I need help with Algebra.
Pearl writes down seven consecutive integers, and adds them up. The sum of the integers is equal to 21 times the largest of the seven integers. What is the smallest integer that Pearl wrote down?
Let x be the largest integer.
First find the sum of the integers:
\(x+(x-1)+(x-2)+(x-3)+(x-4)+(x-5)+(x-6)\)
Simplify:
\(7x-21\)
Now, since the sum or 7x - 21 is 21 times the largest of the integers or x, we can solve for x:
\(7x-21=21x\)
\(-21=14x\)
\(-1.5=x\)
Now we know the largest of the integers is -1.5.

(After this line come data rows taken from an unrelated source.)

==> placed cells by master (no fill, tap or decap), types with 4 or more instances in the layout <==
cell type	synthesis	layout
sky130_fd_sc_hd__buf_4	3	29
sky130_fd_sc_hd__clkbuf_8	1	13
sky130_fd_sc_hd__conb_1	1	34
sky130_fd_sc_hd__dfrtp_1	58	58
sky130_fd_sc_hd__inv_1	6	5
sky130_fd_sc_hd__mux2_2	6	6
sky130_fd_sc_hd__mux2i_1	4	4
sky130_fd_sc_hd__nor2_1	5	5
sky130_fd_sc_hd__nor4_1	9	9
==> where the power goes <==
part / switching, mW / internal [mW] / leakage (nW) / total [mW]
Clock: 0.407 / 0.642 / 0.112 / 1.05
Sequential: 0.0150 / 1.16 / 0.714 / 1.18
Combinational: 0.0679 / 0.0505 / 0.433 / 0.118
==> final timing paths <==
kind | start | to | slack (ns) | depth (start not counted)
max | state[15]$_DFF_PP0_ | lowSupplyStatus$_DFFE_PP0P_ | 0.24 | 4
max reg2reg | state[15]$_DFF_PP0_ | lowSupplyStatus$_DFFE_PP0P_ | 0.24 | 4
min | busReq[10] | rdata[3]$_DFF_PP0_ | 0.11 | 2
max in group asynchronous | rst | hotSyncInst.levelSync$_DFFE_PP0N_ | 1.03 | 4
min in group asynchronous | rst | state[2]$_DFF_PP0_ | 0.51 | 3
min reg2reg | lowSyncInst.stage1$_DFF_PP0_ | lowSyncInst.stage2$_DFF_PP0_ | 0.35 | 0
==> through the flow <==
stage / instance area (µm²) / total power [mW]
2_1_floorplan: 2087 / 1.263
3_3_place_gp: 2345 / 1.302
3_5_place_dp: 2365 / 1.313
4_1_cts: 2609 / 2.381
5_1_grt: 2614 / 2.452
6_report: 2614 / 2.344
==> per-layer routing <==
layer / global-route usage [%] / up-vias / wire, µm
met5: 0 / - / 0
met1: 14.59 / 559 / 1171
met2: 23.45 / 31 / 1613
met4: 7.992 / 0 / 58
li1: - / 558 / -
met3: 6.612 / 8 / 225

To find the smallest integer, all we need to do is subtract 6 from -1.5:
\(-1.5-6=-7.5\)
The smallest integer Pearl wrote down was -7.5.
The smallest integer that Pearl wrote down is 15.
Step-by-step explanation:
7 consecutive integers. They are:
a
a+1
a+2
a+3
a+4
a+5
a+6
Sum of the integers:
a + a + 1 + a + 2 + a + 3 + a + 4 + a + 5 + a + 6 = 7a + 21
6 times the largest of the seven integers.
The largest is a + 6. So
7a + 21 = 6(a + 6)
7a + 21 = 6a + 36
7a - 6a = 36 - 21
a = 15
The smallest integer that Pearl wrote down is 15.